しかし、それは望まれてやった事だった。その結果だった。だから、咎められる事はなかった。
だが。今回は違う。違うのだ。
誰のものとも分からぬ言葉に耳を貸し、感情を傾け。その赴くままに動き、人を巻き込んだ。人の望みではない。身勝手な暴力だ。
こやつは、それに気付いている。
それで怒っておるのか。
……いや。本当に、そうか?
「獏よ」
「あ?」
「ワシが謝るべきは、その子供か?」
「ああ」
彼はあっさりと肯定した。
なるほど、と蛇は頷く。
「その人物に謝るのはいいとしよう。言い訳はせぬ。原因がワシにあるのは間違いない。だが」
蛇は息をひとつついて、姿を変える。
瞬きひとつの間に。文机の上には、ゆったりと腰掛ける女性がそこに在った。
白いシャツに丈の長いスカート。羽織った着物に白く長い髪がさらりと音を立てる。白い肌。赤い瞳にはまつげが眠たげに影を落としている。

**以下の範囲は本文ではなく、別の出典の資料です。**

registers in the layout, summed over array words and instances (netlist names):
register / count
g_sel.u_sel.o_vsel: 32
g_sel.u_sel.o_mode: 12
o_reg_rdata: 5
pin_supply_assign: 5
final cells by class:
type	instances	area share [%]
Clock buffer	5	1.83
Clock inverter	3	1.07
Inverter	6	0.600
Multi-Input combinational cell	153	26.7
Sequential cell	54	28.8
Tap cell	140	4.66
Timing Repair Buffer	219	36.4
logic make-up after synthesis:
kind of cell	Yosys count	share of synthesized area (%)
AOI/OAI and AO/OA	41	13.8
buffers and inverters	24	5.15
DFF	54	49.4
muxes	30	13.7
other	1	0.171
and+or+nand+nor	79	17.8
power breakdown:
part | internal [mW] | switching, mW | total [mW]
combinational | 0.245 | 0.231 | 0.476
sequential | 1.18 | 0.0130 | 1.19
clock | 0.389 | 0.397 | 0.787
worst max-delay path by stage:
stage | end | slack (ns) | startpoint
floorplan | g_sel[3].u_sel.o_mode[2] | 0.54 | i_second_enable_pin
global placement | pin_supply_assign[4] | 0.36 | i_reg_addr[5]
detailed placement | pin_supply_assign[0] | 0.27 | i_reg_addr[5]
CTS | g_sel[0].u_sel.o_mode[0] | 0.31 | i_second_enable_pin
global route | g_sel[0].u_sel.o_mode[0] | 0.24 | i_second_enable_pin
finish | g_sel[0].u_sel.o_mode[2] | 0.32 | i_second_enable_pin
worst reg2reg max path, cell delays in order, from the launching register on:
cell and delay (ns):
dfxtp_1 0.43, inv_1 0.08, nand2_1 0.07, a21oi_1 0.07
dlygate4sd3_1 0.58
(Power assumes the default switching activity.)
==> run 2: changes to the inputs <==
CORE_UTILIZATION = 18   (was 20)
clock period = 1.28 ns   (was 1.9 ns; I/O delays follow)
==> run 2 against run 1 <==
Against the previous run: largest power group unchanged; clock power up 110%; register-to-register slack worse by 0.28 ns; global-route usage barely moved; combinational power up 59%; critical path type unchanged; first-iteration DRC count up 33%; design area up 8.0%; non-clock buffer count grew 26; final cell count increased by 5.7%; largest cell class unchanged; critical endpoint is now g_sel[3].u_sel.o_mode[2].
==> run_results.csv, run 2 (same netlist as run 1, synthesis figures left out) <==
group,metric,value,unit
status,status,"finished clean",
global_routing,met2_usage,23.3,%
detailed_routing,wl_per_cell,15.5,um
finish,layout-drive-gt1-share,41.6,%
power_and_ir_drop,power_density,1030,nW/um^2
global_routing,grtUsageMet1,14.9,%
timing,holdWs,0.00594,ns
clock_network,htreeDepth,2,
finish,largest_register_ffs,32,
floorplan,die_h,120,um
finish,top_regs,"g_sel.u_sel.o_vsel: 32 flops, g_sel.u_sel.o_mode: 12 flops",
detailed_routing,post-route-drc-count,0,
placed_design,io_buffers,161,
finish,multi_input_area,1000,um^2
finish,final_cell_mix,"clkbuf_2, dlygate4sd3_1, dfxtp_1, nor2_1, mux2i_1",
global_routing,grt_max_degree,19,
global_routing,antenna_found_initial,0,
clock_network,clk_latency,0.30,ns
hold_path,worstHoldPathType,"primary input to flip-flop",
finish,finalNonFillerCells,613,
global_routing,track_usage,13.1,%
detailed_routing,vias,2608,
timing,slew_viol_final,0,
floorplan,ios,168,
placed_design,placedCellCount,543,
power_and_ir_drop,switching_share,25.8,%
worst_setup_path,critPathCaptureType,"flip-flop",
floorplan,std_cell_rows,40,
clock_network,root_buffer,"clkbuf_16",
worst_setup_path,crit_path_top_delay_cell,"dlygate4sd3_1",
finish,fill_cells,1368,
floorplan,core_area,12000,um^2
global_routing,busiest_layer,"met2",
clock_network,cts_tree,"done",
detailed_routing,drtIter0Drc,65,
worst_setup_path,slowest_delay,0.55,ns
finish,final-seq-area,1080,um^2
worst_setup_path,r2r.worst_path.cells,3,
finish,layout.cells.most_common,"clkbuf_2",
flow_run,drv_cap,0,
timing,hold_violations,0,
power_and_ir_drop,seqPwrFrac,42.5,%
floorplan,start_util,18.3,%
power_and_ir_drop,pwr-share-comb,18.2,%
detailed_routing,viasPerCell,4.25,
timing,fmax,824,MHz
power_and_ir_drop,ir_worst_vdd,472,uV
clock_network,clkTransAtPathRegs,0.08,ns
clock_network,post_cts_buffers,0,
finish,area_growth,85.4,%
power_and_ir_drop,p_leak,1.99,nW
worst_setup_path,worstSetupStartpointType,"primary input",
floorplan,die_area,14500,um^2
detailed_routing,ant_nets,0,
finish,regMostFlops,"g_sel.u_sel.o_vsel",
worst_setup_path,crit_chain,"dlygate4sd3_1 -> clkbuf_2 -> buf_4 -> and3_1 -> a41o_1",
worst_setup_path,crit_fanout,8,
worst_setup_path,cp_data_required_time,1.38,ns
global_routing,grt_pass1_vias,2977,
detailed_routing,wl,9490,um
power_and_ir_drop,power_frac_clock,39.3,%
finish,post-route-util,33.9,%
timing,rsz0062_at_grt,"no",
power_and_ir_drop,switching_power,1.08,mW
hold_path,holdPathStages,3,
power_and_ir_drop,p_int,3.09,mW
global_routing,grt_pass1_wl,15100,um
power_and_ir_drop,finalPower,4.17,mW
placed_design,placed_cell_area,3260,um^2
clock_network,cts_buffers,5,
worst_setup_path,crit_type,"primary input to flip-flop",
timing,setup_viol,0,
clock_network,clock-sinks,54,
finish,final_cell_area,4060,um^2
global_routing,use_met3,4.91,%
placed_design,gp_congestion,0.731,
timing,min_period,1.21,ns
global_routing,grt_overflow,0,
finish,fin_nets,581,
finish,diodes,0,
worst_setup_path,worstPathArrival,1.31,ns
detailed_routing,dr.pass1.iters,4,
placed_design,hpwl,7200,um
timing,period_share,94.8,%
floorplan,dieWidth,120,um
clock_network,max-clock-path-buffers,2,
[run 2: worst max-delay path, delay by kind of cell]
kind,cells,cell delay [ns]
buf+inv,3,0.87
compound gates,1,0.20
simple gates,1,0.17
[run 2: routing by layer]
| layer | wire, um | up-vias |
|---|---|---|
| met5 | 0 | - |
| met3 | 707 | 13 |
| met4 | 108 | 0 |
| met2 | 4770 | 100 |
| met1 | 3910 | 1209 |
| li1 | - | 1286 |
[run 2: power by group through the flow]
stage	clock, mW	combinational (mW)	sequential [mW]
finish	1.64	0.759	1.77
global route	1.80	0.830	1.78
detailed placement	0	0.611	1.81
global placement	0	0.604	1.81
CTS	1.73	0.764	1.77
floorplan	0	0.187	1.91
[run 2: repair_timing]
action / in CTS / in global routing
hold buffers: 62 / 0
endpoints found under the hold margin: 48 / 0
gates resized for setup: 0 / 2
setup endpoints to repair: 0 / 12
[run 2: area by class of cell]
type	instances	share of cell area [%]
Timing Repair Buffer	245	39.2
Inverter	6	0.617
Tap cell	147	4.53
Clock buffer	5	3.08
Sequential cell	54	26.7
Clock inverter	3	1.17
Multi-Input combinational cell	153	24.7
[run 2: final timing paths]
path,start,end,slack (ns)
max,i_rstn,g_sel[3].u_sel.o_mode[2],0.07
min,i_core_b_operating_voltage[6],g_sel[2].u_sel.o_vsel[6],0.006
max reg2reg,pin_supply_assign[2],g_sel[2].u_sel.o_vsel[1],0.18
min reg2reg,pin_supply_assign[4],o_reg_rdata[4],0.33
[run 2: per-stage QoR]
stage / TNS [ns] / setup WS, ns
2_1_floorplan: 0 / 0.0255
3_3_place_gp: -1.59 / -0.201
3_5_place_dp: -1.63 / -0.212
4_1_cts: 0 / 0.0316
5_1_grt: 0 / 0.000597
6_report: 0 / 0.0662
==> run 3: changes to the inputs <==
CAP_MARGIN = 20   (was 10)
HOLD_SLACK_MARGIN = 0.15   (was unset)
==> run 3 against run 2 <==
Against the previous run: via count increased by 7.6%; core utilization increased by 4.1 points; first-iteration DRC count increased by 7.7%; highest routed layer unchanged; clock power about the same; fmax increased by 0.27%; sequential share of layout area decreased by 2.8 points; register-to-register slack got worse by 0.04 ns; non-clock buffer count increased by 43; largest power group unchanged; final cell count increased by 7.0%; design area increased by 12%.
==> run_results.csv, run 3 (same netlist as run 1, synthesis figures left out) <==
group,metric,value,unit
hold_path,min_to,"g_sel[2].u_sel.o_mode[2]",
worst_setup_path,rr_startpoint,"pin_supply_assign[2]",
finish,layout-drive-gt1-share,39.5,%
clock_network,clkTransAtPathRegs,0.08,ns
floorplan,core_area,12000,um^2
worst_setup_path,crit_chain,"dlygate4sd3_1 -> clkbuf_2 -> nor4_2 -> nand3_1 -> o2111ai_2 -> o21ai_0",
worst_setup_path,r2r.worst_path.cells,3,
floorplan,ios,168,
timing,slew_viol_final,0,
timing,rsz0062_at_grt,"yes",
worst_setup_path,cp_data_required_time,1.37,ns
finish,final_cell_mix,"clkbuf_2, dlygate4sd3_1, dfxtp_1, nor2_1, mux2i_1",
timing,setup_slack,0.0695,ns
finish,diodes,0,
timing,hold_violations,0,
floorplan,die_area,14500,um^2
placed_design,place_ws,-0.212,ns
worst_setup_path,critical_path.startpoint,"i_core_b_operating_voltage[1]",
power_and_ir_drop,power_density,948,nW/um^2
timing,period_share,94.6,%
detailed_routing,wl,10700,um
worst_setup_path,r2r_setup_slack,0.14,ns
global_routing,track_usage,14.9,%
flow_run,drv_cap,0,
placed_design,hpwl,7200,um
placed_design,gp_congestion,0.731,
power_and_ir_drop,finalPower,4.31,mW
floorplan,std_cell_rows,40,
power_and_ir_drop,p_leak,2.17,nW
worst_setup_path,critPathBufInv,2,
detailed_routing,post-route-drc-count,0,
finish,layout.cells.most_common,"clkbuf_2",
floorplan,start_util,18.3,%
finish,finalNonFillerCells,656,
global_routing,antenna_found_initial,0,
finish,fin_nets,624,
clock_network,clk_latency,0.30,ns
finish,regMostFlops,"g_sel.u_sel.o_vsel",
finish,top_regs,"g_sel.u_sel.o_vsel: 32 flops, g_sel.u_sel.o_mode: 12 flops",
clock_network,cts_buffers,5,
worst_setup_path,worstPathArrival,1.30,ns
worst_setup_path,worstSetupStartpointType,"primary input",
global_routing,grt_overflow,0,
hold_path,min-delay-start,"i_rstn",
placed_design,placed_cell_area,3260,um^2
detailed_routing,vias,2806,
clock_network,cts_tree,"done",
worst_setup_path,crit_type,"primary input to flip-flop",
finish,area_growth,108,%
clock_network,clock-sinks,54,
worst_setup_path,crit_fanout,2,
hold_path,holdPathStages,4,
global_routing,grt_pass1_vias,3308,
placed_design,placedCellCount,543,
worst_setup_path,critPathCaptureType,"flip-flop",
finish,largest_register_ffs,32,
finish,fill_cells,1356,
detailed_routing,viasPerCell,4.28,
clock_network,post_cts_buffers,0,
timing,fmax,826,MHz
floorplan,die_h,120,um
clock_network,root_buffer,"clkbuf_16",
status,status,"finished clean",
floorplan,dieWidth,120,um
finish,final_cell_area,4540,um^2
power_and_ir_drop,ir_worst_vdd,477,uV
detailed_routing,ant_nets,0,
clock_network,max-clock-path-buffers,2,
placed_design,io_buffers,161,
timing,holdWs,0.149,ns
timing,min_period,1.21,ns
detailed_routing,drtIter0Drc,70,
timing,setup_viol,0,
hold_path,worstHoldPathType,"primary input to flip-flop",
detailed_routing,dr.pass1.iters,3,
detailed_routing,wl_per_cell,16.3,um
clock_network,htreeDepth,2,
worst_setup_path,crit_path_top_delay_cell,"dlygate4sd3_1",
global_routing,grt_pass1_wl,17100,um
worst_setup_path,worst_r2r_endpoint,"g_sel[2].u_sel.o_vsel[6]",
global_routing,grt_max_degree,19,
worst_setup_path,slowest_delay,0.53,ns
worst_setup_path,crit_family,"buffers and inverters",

透き通るような赤い目が、面白くなさそうな濃い桜色の視線と交差する。
文机の上に座った彼女は身を乗り出し、その白く細い指で、獏の顎を掴んで上を向かせる。蛇の目には見えなかった瞳の色が、覗き込む赤を映す。
「のう。お主はどうしてそのように怒っておるのだ」
「別に怒ってはねえよ」
「怒っておらずとも、何かあろう?」
双でなければ、彼がここまで動く理由がない。そう言う蛇に、獏は面倒そうな顔をした。
「……あのガキの悩みは、深くて黒くて美味かったからな。それを勝手に壊された。理由くらいにはなるだろ?」
「嘘をつけ」
「は?」
すぱん、と言い切った蛇の言葉に、獏の口が曲がる。
「お主は人の悪夢を喰らう者だ。苦しみ、悲しみ、悩み、妬み、嫉み……夢と化したあらゆる負の感情を喰らう。その身体の主も、気に入っていた子供が死んだ事で悲しんだのじゃろう。きっとそれを夢に見るのじゃろう。子供も死ぬ時は苦しかったじゃろう。それにはワシも同情はしよう」
じゃが、と蛇の言葉は続く。
「お主はそれを喜ぶべきであって、怒る道理は無かろう?」
なぜ怒る。と、蛇は問う。
獏は答えない。ただ、目が不快そうに歪む。が、目をそらす事は叶わない。
「先の言葉がお主の本意だと言うのなら、ワシが謝るべき相手はお主じゃ。だと言うのに」
蛇は少し前の会話の一部を反芻する。
「謝るべきはその子供か、という問いに対して、お主は是と言った。忘れたとは言わせんぞ?」
「……」
「今一度、言うてやろう。お主は」
不快そうにゆがんだ視線に、蛇は微笑んで突きつける。